On Generating Monolithic and Model Reconciling Explanations in Probabilistic Scenarios

The document proposes a novel framework for generating probabilistic monolithic and model reconciling explanations, leveraging probabilistic logic and algorithms based on the duality between minimal correction sets and minimal unsatisfiable sets to address the challenge of generating transparent and understandable explanations for AI decisions in uncertain environments.

Abstract

Explanation generation frameworks aim to make AI systems' decisions transparent and understandable to human users. However, generating explanations in uncertain environments characterized by incomplete information and probabilistic models remains a significant challenge. In this document, we propose a novel framework for generating probabilistic monolithic explanations and model reconciling explanations.

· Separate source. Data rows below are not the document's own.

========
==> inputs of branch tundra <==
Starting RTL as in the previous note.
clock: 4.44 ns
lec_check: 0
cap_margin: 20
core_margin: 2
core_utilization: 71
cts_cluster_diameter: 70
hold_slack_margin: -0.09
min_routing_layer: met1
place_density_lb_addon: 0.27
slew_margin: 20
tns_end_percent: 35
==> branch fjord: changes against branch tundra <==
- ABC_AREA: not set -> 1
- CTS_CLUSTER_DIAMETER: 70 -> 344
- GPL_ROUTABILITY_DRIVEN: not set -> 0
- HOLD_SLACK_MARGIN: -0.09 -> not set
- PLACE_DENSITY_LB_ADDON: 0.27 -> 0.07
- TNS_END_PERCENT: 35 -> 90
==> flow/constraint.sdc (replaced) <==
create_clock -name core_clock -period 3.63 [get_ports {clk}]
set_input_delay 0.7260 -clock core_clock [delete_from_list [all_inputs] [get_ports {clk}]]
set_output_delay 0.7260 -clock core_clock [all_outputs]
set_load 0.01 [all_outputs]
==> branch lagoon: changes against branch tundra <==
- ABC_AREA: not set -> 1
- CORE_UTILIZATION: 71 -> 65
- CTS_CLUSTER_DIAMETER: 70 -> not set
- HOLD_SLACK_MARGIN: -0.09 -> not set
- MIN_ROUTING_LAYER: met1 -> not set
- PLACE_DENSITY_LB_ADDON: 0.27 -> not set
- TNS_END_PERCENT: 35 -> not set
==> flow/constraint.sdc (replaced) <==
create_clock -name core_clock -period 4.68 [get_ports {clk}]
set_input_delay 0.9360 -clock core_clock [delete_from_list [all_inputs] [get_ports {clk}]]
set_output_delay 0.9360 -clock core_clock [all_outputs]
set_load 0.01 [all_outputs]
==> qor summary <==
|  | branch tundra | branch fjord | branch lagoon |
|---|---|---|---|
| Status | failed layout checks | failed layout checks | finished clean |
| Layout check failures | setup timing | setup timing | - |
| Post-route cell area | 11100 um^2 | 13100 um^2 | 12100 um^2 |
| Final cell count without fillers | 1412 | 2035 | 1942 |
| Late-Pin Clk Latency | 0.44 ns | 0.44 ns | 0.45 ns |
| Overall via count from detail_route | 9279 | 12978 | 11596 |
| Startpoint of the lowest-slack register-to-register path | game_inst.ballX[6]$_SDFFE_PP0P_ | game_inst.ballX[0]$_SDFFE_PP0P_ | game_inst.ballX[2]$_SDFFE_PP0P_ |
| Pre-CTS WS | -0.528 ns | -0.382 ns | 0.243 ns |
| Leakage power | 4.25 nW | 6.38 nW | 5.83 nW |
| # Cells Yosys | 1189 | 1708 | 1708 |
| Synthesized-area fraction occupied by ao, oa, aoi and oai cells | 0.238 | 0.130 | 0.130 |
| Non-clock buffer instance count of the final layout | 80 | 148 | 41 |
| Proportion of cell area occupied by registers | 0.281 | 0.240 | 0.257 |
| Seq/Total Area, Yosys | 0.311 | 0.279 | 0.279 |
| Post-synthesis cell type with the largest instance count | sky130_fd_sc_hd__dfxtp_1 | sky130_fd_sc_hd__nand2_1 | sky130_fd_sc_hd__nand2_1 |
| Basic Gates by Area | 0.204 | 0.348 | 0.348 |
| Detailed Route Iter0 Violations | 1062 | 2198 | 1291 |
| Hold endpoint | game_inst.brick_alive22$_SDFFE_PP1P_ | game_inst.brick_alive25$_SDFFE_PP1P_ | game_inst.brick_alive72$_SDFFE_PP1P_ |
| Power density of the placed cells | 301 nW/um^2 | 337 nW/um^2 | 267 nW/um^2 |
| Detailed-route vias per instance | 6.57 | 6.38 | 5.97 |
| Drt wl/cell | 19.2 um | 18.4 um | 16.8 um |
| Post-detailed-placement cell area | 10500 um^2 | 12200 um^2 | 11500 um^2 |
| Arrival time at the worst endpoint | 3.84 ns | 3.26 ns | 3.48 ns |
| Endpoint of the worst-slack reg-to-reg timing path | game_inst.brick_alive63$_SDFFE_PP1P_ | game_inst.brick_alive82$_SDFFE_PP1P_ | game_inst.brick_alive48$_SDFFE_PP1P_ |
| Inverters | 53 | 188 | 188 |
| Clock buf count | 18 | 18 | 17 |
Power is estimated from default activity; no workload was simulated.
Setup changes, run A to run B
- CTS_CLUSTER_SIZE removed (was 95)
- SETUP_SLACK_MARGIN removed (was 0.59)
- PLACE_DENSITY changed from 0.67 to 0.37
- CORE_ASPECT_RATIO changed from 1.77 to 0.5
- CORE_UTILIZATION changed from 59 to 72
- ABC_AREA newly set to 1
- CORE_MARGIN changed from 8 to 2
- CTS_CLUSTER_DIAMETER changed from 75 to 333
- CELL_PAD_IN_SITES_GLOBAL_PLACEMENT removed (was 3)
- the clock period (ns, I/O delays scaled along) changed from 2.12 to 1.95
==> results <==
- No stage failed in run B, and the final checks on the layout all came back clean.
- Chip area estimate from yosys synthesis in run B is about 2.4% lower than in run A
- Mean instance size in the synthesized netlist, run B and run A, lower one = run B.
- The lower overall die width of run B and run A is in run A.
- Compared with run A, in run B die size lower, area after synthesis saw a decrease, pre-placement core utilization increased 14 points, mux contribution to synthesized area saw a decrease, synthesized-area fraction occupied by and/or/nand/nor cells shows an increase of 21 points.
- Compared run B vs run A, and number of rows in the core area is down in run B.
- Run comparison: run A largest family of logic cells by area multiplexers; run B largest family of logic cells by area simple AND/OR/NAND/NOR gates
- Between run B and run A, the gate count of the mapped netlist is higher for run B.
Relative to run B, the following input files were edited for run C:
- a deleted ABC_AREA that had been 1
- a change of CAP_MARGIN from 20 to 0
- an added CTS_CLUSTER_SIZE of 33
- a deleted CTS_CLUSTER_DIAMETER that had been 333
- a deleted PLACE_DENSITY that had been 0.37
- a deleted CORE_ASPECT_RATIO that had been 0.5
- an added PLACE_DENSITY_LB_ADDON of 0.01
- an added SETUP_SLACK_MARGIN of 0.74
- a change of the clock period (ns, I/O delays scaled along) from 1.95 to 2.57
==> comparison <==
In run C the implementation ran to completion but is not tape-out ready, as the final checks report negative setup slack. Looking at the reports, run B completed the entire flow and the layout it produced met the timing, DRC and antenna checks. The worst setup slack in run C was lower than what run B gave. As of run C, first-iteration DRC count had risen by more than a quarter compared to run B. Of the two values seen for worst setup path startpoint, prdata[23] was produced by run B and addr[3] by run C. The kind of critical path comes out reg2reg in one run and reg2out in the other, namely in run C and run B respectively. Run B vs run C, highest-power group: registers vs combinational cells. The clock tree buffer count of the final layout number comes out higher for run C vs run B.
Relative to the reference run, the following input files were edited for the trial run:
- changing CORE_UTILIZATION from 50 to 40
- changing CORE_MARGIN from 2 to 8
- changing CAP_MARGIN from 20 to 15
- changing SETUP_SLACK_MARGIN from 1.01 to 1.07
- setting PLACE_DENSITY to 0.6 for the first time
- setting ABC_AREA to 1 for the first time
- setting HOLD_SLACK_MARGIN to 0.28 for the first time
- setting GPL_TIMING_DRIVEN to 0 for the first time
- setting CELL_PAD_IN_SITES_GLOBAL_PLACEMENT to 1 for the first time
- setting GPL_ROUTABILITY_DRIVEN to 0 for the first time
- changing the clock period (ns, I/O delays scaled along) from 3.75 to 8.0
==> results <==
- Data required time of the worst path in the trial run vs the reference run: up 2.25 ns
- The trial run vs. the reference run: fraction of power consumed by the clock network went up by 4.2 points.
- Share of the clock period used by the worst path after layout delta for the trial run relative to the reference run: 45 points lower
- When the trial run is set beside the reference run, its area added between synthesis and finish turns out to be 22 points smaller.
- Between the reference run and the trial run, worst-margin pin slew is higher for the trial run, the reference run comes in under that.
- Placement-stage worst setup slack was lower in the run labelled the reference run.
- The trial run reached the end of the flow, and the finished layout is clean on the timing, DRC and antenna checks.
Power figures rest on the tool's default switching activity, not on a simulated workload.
==> flow/design.v <==
module mult(input [3:0] a, input [3:0] b, output reg [8:0] c
    );
always@(*)
c= a*b;
endmodule
module ad(input [8:0] a1, input [8:0] b1, output reg [9:0] c1
    );
always@(*)
c1= a1+b1;
endmodule
module ad2(input [8:0] a2, input [9:0] b2, output reg [10:0] c2
    );
always@(*)
c2= a2+b2;
endmodule
module ad3(input [8:0] a3, input [10:0] b3, output reg [11:0] c3
    );
always@(*)
c3= a3+b3;
endmodule
`timescale 1ns / 1ps
module mem_ram (input clk, wren, 
                input [3:0] d11,input [3:0] d12,input [3:0] d13,input [3:0] d14,input [3:0] d15,input [3:0] d16,input [3:0] d17,input [3:0]d18,
					 input [3:0] d21,input [3:0] d22,input [3:0] d23,input [3:0] d24,input [3:0] d25,input [3:0] d26,input [3:0] d27,input [3:0]d28,
					 input [3:0] d31,input [3:0] d32,input [3:0] d33,input [3:0] d34,input [3:0] d35,input [3:0] d36,input [3:0] d37,input [3:0]d38,
					 input [3:0] d41,input [3:0] d42,input [3:0] d43,input [3:0] d44,input [3:0] d45,input [3:0] d46,input [3:0] d47,input [3:0]d48,
					 input [3:0] r1,input [3:0] r2,
					 input [3:0] r3,input [3:0] r4,
					 output [11:0] w_sum11,
					 output [11:0] w_sum12,
					 output [11:0] w_sum13,
					 output [11:0] w_sum14,
					 output [11:0] w_sum15,
					 output [11:0] w_sum16,
					 output [11:0] w_sum17,
					 output [11:0] w_sum18
					 );
  reg [31:0] mem [3:0];  
  wire [8:0] p11, p21,p31,p41;
  wire [8:0] p12, p22,p32,p42;
  wire [8:0] p13, p23,p33,p43;
  wire [8:0] p14, p24,p34,p44;
  wire [8:0] p15, p25,p35,p45;
  wire [8:0] p16, p26,p36,p46;
  wire [8:0] p17, p27,p37,p47;
  wire [8:0] p18, p28,p38,p48;
wire [9:0] s11,s12,s13,s14,s15,s16,s17,s18;
wire [10:0] s21,s22,s23,s24,s25,s26,s27,s28;
wire [11:0] s31,s32,s33,s34,s35,s36,s37,s38;
  always @(posedge clk) 
      begin
            if (wren) begin
                mem[0][31-:4]<=d11;
					 mem[0][27-:4] <=d12;
					 mem[0][23-:4]<=d13;
					 mem[0][19-:4]<=d14;
					 mem[0][15-:4]<=d15;
					 mem[0][11-:4]<=d16;
					 mem[0][7-:4]<=d17;
					 mem[0][3-:4]<=d18;
					 mem[1][31-:4]<=d21;
					 mem[1][27-:4] <=d22;
					 mem[1][23-:4]<=d23;
					 mem[1][19-:4]<=d24;
					 mem[1][15-:4]<=d25;
					 mem[1][11-:4]<=d26;
					 mem[1][7-:4]<=d27;
					 mem[1][3-:4]<=d28;
					 mem[2][31-:4]<=d31;
					 mem[2][27-:4] <=d32;
					 mem[2][23-:4]<=d33;
					 mem[2][19-:4]<=d34;
					 mem[2][15-:4]<=d35;
					 mem[2][11-:4]<=d36;
					 mem[2][7-:4]<=d37;
					 mem[2][3-:4]<=d38;
					 mem[3][31-:4]<=d41;
					 mem[3][27-:4] <=d42;
					 mem[3][23-:4]<=d43;
					 mem[3][19-:4]<=d44;
					 mem[3][15-:4]<=d45;
					 mem[3][11-:4]<=d46;
					 mem[3][7-:4]<=d47;
					 mem[3][3-:4]<=d48;
            end
		end		 
generate
   mult m11(.a(r1),
				.b(mem[0][31-:4]),
				.c(p11) 
				);
	mult m21(
	         .a(r2),
				.b(mem[1][31-:4]),
				.c(p21)
	         );		
   mult m31(
	         .a(r3),
				.b(mem[2][31-:4]),
				.c(p31)
	         );		
   mult m41(
	         .a(r4),
				.b(mem[3][31-:4]), 
				.c(p41)
	         );	
  ad add11 ( 
            .a1(p11),
				.b1(p21),
				.c1(s11)
           );  
  ad2 add21 (
            .b2(s11),
				.a2(p31),
				.c2(s21)
          );
  ad3 add31 (
             .b3(s21),
				 .a3(p41),
				 .c3(s31)
				 );
    mult m12(.a(r1),
				.b(mem[0][27-:4]),
				.c(p12)
				);
	mult m22(
	         .a(r2),
				.b(mem[1][27-:4]),
				.c(p22)
	         );		
   mult m32(
	         .a(r3),
				.b(mem[2][27-:4]),
				.c(p32)
	         );		
   mult m42(
	         .a(r4),
				.b(mem[3][27-:4]), 
				.c(p42)
	         );	
  ad add12 ( 
            .a1(p12),
				.b1(p22),
				.c1(s12)
           );  
  ad2 add22 (
            .b2(s12),
				.a2(p32),
				.c2(s22)
          );
  ad3 add32 (
             .b3(s22),
				 .a3(p42),
				 .c3(s32)
				 );
   mult m13(.a(r1),
				.b(mem[0][23-:4]),
				.c(p13)
				);
	mult m23(
	         .a(r2),
				.b(mem[1][23-:4]),
				.c(p23)
	         );		
   mult m33(
	         .a(r3),
				.b(mem[2][23-:4]),
				.c(p33)
	         );		
   mult m43(
	         .a(r4),
				.b(mem[3][23-:4]), 
				.c(p43)
	         );	
  ad add13 ( 
            .a1(p13),
				.b1(p23),
				.c1(s13)
           );  
  ad2 add23 (
            .b2(s13),
				.a2(p33),
				.c2(s23)
          );
  ad3 add33 (
             .b3(s23),
				 .a3(p43),
				 .c3(s33)
				 );
  mult m14(.a(r1),
				.b(mem[0][19-:4]),
				.c(p14)
				);
	mult m24(
	         .a(r2),
				.b(mem[1][19-:4]),
				.c(p24)
	         );		
   mult m34(
	         .a(r3),
				.b(mem[2][19-:4]),
				.c(p34)
	         );		
   mult m44(
	         .a(r4),
				.b(mem[3][19-:4]), 
				.c(p44)
	         );	
  ad add14 ( 
            .a1(p14),
				.b1(p24),
				.c1(s14)
           );  
  ad2 add24 (
            .b2(s14),
				.a2(p34),
				.c2(s24)
          );
  ad3 add34 (
             .b3(s24),
				 .a3(p44),
				 .c3(s34)
				 );
  mult m15(.a(r1),
				.b(mem[0][15-:4]),
				.c(p15)
				);
	mult m25(
	         .a(r2),
				.b(mem[1][15-:4]),
				.c(p25)
	         );		
   mult m35(
	         .a(r3),
				.b(mem[2][15-:4]),
				.c(p35)
	         );		
   mult m45(
	         .a(r4),
				.b(mem[3][15-:4]), 
				.c(p45)
	         );	
  ad add15 ( 
            .a1(p15),
				.b1(p25),
				.c1(s15)
           );  
  ad2 add25 (
            .b2(s15),
				.a2(p35),
				.c2(s25)
          );
  ad3 add35 (
             .b3(s25),
				 .a3(p45),
				 .c3(s35)
				 );
   mult m16(.a(r1),
				.b(mem[0][11-:4]),
				.c(p16)
				);
	mult m26(
	         .a(r2),
				.b(mem[1][11-:4]),
				.c(p26)
	         );		
   mult m36(
	         .a(r3),
				.b(mem[2][11-:4]),
				.c(p36)
	         );		
   mult m46(
	         .a(r4),
				.b(mem[3][11-:4]), 
				.c(p46)
	         );	
  ad add16 ( 
            .a1(p16),
				.b1(p26),
				.c1(s16)
           );  
  ad2 add26 (
            .b2(s16),
				.a2(p36),
				.c2(s26)
          );
  ad3 add36 (
             .b3(s26),
				 .a3(p46),
				 .c3(s36)
				 );
   mult m17(.a(r1),
				.b(mem[0][7-:4]),
				.c(p17)
				);
	mult m27(
	         .a(r2),
				.b(mem[1][7-:4]),
				.c(p27)
	         );		
   mult m37(
	         .a(r3),
				.b(mem[2][7-:4]),
				.c(p37)
	         );		
   mult m47(
	         .a(r4),
				.b(mem[3][7-:4]), 
				.c(p47)
	         );	
  ad add17 ( 
            .a1(p17),
				.b1(p27),
				.c1(s17)
           );  
  ad2 add27 (
            .b2(s17),
				.a2(p37),
				.c2(s27)
          );
  ad3 add37 (
             .b3(s27),
				 .a3(p47),
				 .c3(s37)
				 );
  mult m18(.a(r1),
				.b(mem[0][3-:4]),
				.c(p18)
				);
	mult m28(
	         .a(r2),
				.b(mem[1][3-:4]),
				.c(p28)
	         );		
   mult m38(
	         .a(r3),
				.b(mem[2][3-:4]),
				.c(p38)
	         );		
   mult m48(
	         .a(r4),
				.b(mem[3][3-:4]), 
				.c(p48)
	         );	
  ad add18 ( 
            .a1(p18),
				.b1(p28),
				.c1(s18)
           );  
  ad2 add28 (
            .b2(s18),
				.a2(p38),
				.c2(s28)
          );
  ad3 add38 (
             .b3(s28),
				 .a3(p48),
				 .c3(s38)
				 );
assign w_sum11 =s31;
assign w_sum12 =s32;
assign w_sum13 =s33;
assign w_sum14 =s34;
assign w_sum15 =s35;
assign w_sum16 =s36;
assign w_sum17 =s37;
assign w_sum18 =s38;
endgenerate
endmodule
Settings: LEC_CHECK=0, ABC_AREA=1, CAP_MARGIN=20, CELL_PAD_IN_SITES_GLOBAL_PLACEMENT=1, CORE_ASPECT_RATIO=0.5, CORE_MARGIN=7, CORE_UTILIZATION=40, CTS_CLUSTER_DIAMETER=288, CTS_CLUSTER_SIZE=98, PLACE_DENSITY_LB_ADDON=0.07, SLEW_MARGIN=20, TNS_END_PERCENT=5; clock period 10.0 ns.
run.sh (not shown) runs the stock make flow with config.mk's settings and CLKGATE_MAP_FILE=.
The baseline passed the timing, design-rule and antenna checks.
Edit:
- ABC_AREA: 1 -> unset
- CELL_PAD_IN_SITES_GLOBAL_PLACEMENT: 1 -> unset
- CORE_ASPECT_RATIO: 0.5 -> unset
- CORE_MARGIN: 7 -> 2
- CTS_CLUSTER_DIAMETER: 288 -> unset
- CTS_CLUSTER_SIZE: 98 -> unset
- HOLD_SLACK_MARGIN: unset -> 0.07
- PLACE_DENSITY_LB_ADDON: 0.07 -> unset
- TNS_END_PERCENT: 5 -> unset
- clock period: 10.0 -> 5.6 ns (I/O delays scaled with it)
With this change the flow finished but failed the layout checks on setup timing.
Hold slack loses 880 ps.
Design area rose by 16%.
Worst setup slack gets worse by 2000 ps.
Flip-flop count is unchanged.
Synthesized cell count decreases by about 19%.
Count of clock-buffer cells in the layout went up by 3.
Via count rose by about 4%.
Global-route usage came out higher by 5.3 points.
Critical path depth came out higher by 2.
Edit:
- CORE_UTILIZATION: 40 -> 71
- HOLD_SLACK_MARGIN: 0.07 -> unset
- clock period: 5.6 -> 9.71 ns (I/O delays scaled with it)
The changed run completed without violations.
Die area shrinks by 43%.
Final cell count shrinks by 18%.
Critical path depth shrinks by 1.
Via count shrinks by 4.8%.
Worst hold slack gains 800 ps.
Sequential share of layout area grows by 2.5 points.
Edit:
- CORE_UTILIZATION: 71 -> 66
- clock period: 9.71 -> 6.6 ns (I/O delays scaled with it)
This time the run completed and failed the layout checks on setup timing.
Design area increases by about a fifth.
Cell count increases by roughly a tenth.
Routed wire length rose by a quarter to a third.
Worst setup slack degrades by 1000 ps.
Global-route usage increases by 5.8 points.
Via count came out higher by roughly a tenth.
Sequential cell count is unchanged.
Synthesized cell count is unchanged.
Utilization is higher by 6.3 points.
Critical path depth rises by 1.


Starts from the design.v that is shown in full above.
export LEC_CHECK = 0
export ABC_AREA = 1
export CAP_MARGIN = 20
export CORE_MARGIN = 2
export CORE_UTILIZATION = 71
export CTS_CLUSTER_SIZE = 99
export SLEW_MARGIN = 20
create_clock -name core_clock -period 11.4 [get_ports {clk}]
The baseline finished with timing, DRC and antenna clean.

Monolithic explanations provide self-contained reasons for an explanandum without considering the agent receiving the explanation, while model reconciling explanations account for the knowledge of the agent receiving the explanation. For monolithic explanations, our approach integrates uncertainty by utilizing probabilistic logic to increase the probability of the explanandum. For model reconciling explanations, we propose a framework that extends the logic-based variant of the model reconciliation problem to account for probabilistic human models, where the goal is to find explanations that increase the probability of the explanandum while minimizing conflicts between the explanation and the probabilistic human model. We introduce explanatory gain and explanatory power as quantitative metrics to assess the quality of these explanations. Further, we present algorithms that exploit the duality between minimal correction sets and minimal unsatisfiable sets to efficiently compute both types of explanations in probabilistic contexts. Extensive experimental evaluations on various benchmarks demonstrate the effectiveness and scalability of our approach in generating explanations under uncertainty.

Method

The document proposes a novel framework for generating probabilistic monolithic explanations and model reconciling explanations in uncertain environments characterized by incomplete information and probabilistic models. The framework integrates uncertainty using probabilistic logic and introduces the concepts of explanatory gain and explanatory power as quantitative metrics to evaluate the quality and effectiveness of the explanations. It also presents algorithms that leverage the duality between minimal correction sets and minimal unsatisfiable sets to efficiently compute both types of explanations in probabilistic contexts. The proposed approach aims to bridge the gap between classical explanation models and the inherent uncertainty in real-world scenarios, offering a better understanding of explanation quality. Additionally, the document provides extensive experimental evaluations to demonstrate the effectiveness and scalability of the proposed framework in generating explanations under uncertainty.

Main Finding

The main finding of this document is the proposal of a novel framework for generating probabilistic monolithic explanations and model reconciling explanations in uncertain environments characterized by incomplete information and probabilistic models. The framework integrates uncertainty using probabilistic logic and introduces the concepts of explanatory gain and explanatory power as quantitative metrics to evaluate the quality and effectiveness of the explanations. Additionally, the document presents algorithms that leverage the duality between minimal correction sets and minimal unsatisfiable sets to efficiently compute both types of explanations in probabilistic contexts. Experimental evaluations demonstrate the effectiveness and scalability of the proposed framework in generating explanations under uncertainty.

Conclusion

In conclusion, this document introduces a novel framework for generating probabilistic monolithic explanations and model reconciling explanations in uncertain environments characterized by incomplete information and probabilistic models. The framework leverages probabilistic logic and introduces the concepts of explanatory gain and explanatory power as quantitative metrics to assess the quality and effectiveness of the explanations. Additionally, the document presents algorithms that exploit the duality between minimal correction sets and minimal unsatisfiable sets to efficiently compute both types of explanations in probabilistic contexts. Experimental evaluations demonstrate the effectiveness and scalability of the proposed framework in generating explanations under uncertainty, highlighting its potential for real-world applications and its contribution to the field of explainable AI.

Keywords

Keywords for this document include: Monolithic explanations, Model reconciling explanations, Probabilistic scenarios, Explanatory gain, Explanatory power, Minimal correction sets, Minimal unsatisfiable sets, Probabilistic logic, Weighted maximum satisfiability, Knowledge base, Explanandum, Human belief base, Probabilistic model reconciling explanations, Minimal hitting set, Computational algorithms, Experimental evaluations.